The function is like this (In C)

void HasCycle(int hasCycle[], int size, Graph g);

In my function, I use

  1. An array to track visit status(Using hasCycle provided).

Then I will run DFS on the vertex has not being vsisited, and in each DFS search I kept the following

  1. An array to track parent. For example, I visit 3 through edge 5->3, I will put parent[3] = 5.
  2. An array to track backedge. The authentic way should be using a timeStamp, this can be found in CLRS, chapter discuss Graph DFS search. I used color. At begin of loop, I color the vertex and at the end, I decolor the vertex so that it can be visited for multiple times.
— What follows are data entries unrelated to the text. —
**src/rtl/morph_ctrl_pkg.sv**
```systemverilog
// Shared types and helpers for the morphology pipeline frame controller.
package morph_ctrl_pkg;

  typedef enum logic [2:0] {
    MODE_BYPASS = 3'd0,
    MODE_ERODE  = 3'd1,
    MODE_DILATE = 3'd2,
    MODE_OPEN   = 3'd3,
    MODE_CLOSE  = 3'd4
  } mode_e;

  typedef enum logic [1:0] {
    StWaitSync = 2'd0,
    StBlank    = 2'd1,
    StActive   = 2'd2
  } state_e;

  typedef struct packed {
    logic ero_en;
    logic dil_en;
    logic dil_first;
  } stage_en_t;

  function automatic logic mode_valid(input logic [2:0] mode);
    return mode <= 3'd4;
  endfunction

  // Reserved codes decode to all-off; they never reach the active registers anyway.
  function automatic stage_en_t mode_decode(input logic [2:0] mode);
    stage_en_t en;
    en = '0;
    case (mode)
      MODE_ERODE:  en.ero_en = 1'b1;
      MODE_DILATE: en.dil_en = 1'b1;
      MODE_OPEN: begin
        en.ero_en = 1'b1;
        en.dil_en = 1'b1;
      end
      MODE_CLOSE: begin
        en.ero_en    = 1'b1;
        en.dil_en    = 1'b1;
        en.dil_first = 1'b1;
      end
      default: en = '0;
    endcase
    return en;
  endfunction

endpackage

```
**src/rtl/frame_geom_check.sv**
```systemverilog
// Vsync/DE edge detection plus pixel/line counting; flags frames whose geometry is off.
module frame_geom_check #(
  parameter int unsigned IMG_WIDTH  = 1280,
  parameter int unsigned IMG_HEIGHT = 720
) (
  input  logic video_clk,
  input  logic rst_n,
  input  logic vs,
  input  logic de,
  input  logic count_en,
  input  logic clear,
  input  logic check,
  output logic vs_rise,
  output logic vs_fall,
  output logic mismatch,
  output logic frame_err
);

  localparam logic [23:0] PixTotal  = 24'(IMG_WIDTH * IMG_HEIGHT);
  localparam logic [15:0] LineTotal = 16'(IMG_HEIGHT);

  logic        vs_d_q, de_d_q;
  logic [23:0] pix_cnt_q, pix_cnt_d;
  logic [15:0] line_cnt_q, line_cnt_d;
  logic        frame_err_q;
  logic        de_fall;

  assign vs_rise  = vs & ~vs_d_q;
  assign vs_fall  = ~vs & vs_d_q;
  assign de_fall  = ~de & de_d_q;
  assign mismatch = check & ((pix_cnt_q != PixTotal) | (line_cnt_q != LineTotal));
  assign frame_err = frame_err_q;

  always_comb begin
    pix_cnt_d  = pix_cnt_q;
    line_cnt_d = line_cnt_q;
    if (clear) begin
      pix_cnt_d  = '0;
      line_cnt_d = '0;
    end else if (count_en) begin
      if (de)      pix_cnt_d  = pix_cnt_q + 24'd1;
      if (de_fall) line_cnt_d = line_cnt_q + 16'd1;
    end
  end

  always_ff @(posedge video_clk or negedge rst_n) begin
    if (!rst_n) begin
      vs_d_q      <= 1'b0;
      de_d_q      <= 1'b0;
      pix_cnt_q   <= '0;
      line_cnt_q  <= '0;
      frame_err_q <= 1'b0;
    end else begin
      vs_d_q      <= vs;
      de_d_q      <= de;
      pix_cnt_q   <= pix_cnt_d;
      line_cnt_q  <= line_cnt_d;
      frame_err_q <= mismatch;
    end
  end

endmodule

```
**src/rtl/morph_frame_ctrl.sv**
```systemverilog
// Frame-synchronous config controller: shadows one request and commits it only
// while both pipeline ends are in vertical blanking; also counts and checks frames.
module morph_frame_ctrl
  import morph_ctrl_pkg::*;
#(
  parameter int unsigned IMG_WIDTH      = 1280,
  parameter int unsigned IMG_HEIGHT     = 720,
  parameter logic [7:0]  THRESH_DEFAULT = 8'd128
) (
  input  logic        video_clk,
  input  logic        rst_n,
  input  logic        in_vs,
  input  logic        in_de,
  input  logic        out_vs,
  input  logic        cfg_valid,
  output logic        cfg_ready,
  input  logic [2:0]  cfg_mode,
  input  logic [7:0]  cfg_thresh,
  output logic [2:0]  act_mode,
  output logic [7:0]  act_thresh,
  output logic        ero_en,
  output logic        dil_en,
  output logic        dil_first,
  output logic        cfg_pending,
  output logic        cfg_err,
  output logic [15:0] frame_cnt,
  output logic        frame_err,
  output logic [7:0]  err_cnt
);

  localparam stage_en_t StageEnRst = mode_decode(MODE_OPEN);

  state_e      state_q, state_d;
  logic        vs_rise, vs_fall, mismatch;
  logic        geom_clear, geom_count, geom_check, commit, accept;

  logic [2:0]  shadow_mode_q, shadow_mode_d;
  logic [7:0]  shadow_thresh_q, shadow_thresh_d;
  logic        pending_q, pending_d;
  logic        cfg_err_q, cfg_err_d;
  logic [2:0]  act_mode_q, act_mode_d;
  logic [7:0]  act_thresh_q, act_thresh_d;
  stage_en_t   stage_en_q, stage_en_d;
  logic [15:0] frame_cnt_q, frame_cnt_d;
  logic [7:0]  err_cnt_q, err_cnt_d;

  frame_geom_check #(
    .IMG_WIDTH  (IMG_WIDTH),
    .IMG_HEIGHT (IMG_HEIGHT)
  ) u_in_geom (
    .video_clk (video_clk),
    .rst_n     (rst_n),
    .vs        (in_vs),
    .de        (in_de),
    .count_en  (geom_count),
    .clear     (geom_clear),
    .check     (geom_check),
    .vs_rise   (vs_rise),
    .vs_fall   (vs_fall),
    .mismatch  (mismatch),
    .frame_err (frame_err)
  );

  always_ff @(posedge video_clk or negedge rst_n) begin
    if (!rst_n) state_q <= StWaitSync;
    else        state_q <= state_d;
  end

  always_comb begin
    state_d = state_q;
    unique case (state_q)
      StWaitSync: if (in_vs)   state_d = StBlank;
      StBlank:    if (vs_fall) state_d = StActive;
      StActive:   if (vs_rise) state_d = StBlank;
      default:                 state_d = StWaitSync;
    endcase
  end

  // in_vs must still be high: a falling vsync in the commit cycle defers the request.
  always_comb begin
    geom_clear = (state_q == StBlank) & vs_fall;
    geom_count = (state_q == StActive);
    geom_check = (state_q == StActive) & vs_rise;
    commit     = (state_q == StBlank) & in_vs & out_vs & pending_q;
  end

  assign accept = cfg_valid & ~pending_q;

  always_comb begin
    shadow_mode_d   = shadow_mode_q;
    shadow_thresh_d = shadow_thresh_q;
    pending_d       = pending_q;
    cfg_err_d       = cfg_err_q;
    act_mode_d      = act_mode_q;
    act_thresh_d    = act_thresh_q;
    stage_en_d      = stage_en_q;
    if (accept) begin
      if (mode_valid(cfg_mode)) begin
        shadow_mode_d   = cfg_mode;
        shadow_thresh_d = cfg_thresh;
        pending_d       = 1'b1;
      end else begin
        cfg_err_d = 1'b1;
      end
    end
    if (commit) begin
      act_mode_d   = shadow_mode_q;
      act_thresh_d = shadow_thresh_q;
      stage_en_d   = mode_decode(shadow_mode_q);
      pending_d    = 1'b0;
    end
  end

  always_comb begin
    frame_cnt_d = frame_cnt_q;
    err_cnt_d   = err_cnt_q;
    if (geom_check)                     frame_cnt_d = frame_cnt_q + 16'd1;
    if (mismatch && err_cnt_q != 8'hFF) err_cnt_d   = err_cnt_q + 8'd1;
  end

  always_ff @(posedge video_clk or negedge rst_n) begin
    if (!rst_n) begin
      shadow_mode_q   <= MODE_OPEN;
      shadow_thresh_q <= THRESH_DEFAULT;
      pending_q       <= 1'b0;
      cfg_err_q       <= 1'b0;
      act_mode_q      <= MODE_OPEN;
      act_thresh_q    <= THRESH_DEFAULT;
      stage_en_q      <= StageEnRst;
      frame_cnt_q     <= '0;
      err_cnt_q       <= '0;
    end else begin
      shadow_mode_q   <= shadow_mode_d;
      shadow_thresh_q <= shadow_thresh_d;
      pending_q       <= pending_d;
      cfg_err_q       <= cfg_err_d;
      act_mode_q      <= act_mode_d;
      act_thresh_q    <= act_thresh_d;
      stage_en_q      <= stage_en_d;
      frame_cnt_q     <= frame_cnt_d;
      err_cnt_q       <= err_cnt_d;
    end
  end

  assign cfg_ready   = ~pending_q;
  assign cfg_pending = pending_q;
  assign cfg_err     = cfg_err_q;
  assign act_mode    = act_mode_q;
  assign act_thresh  = act_thresh_q;
  assign ero_en      = stage_en_q.ero_en;
  assign dil_en      = stage_en_q.dil_en;
  assign dil_first   = stage_en_q.dil_first;
  assign frame_cnt   = frame_cnt_q;
  assign err_cnt     = err_cnt_q;

endmodule
```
And by this, each time I have a edge conenct two colored node, means there is a back edge.
  3. A 2-D matrix, that track the status of edge. Idea is once DFS used the edge, it will be marked so won't do DFS again through that edge. In this way DFS can visit same node for several times but can't using same edge. At the end, I want to achieve, node can be visited several times but have to through different edge.

So that in the end. The time complexity will be O(V^2), for each DFS I run, it will versify the cycle in that connected component. And I will only run DFS if I havn't visit that node in previous DFS.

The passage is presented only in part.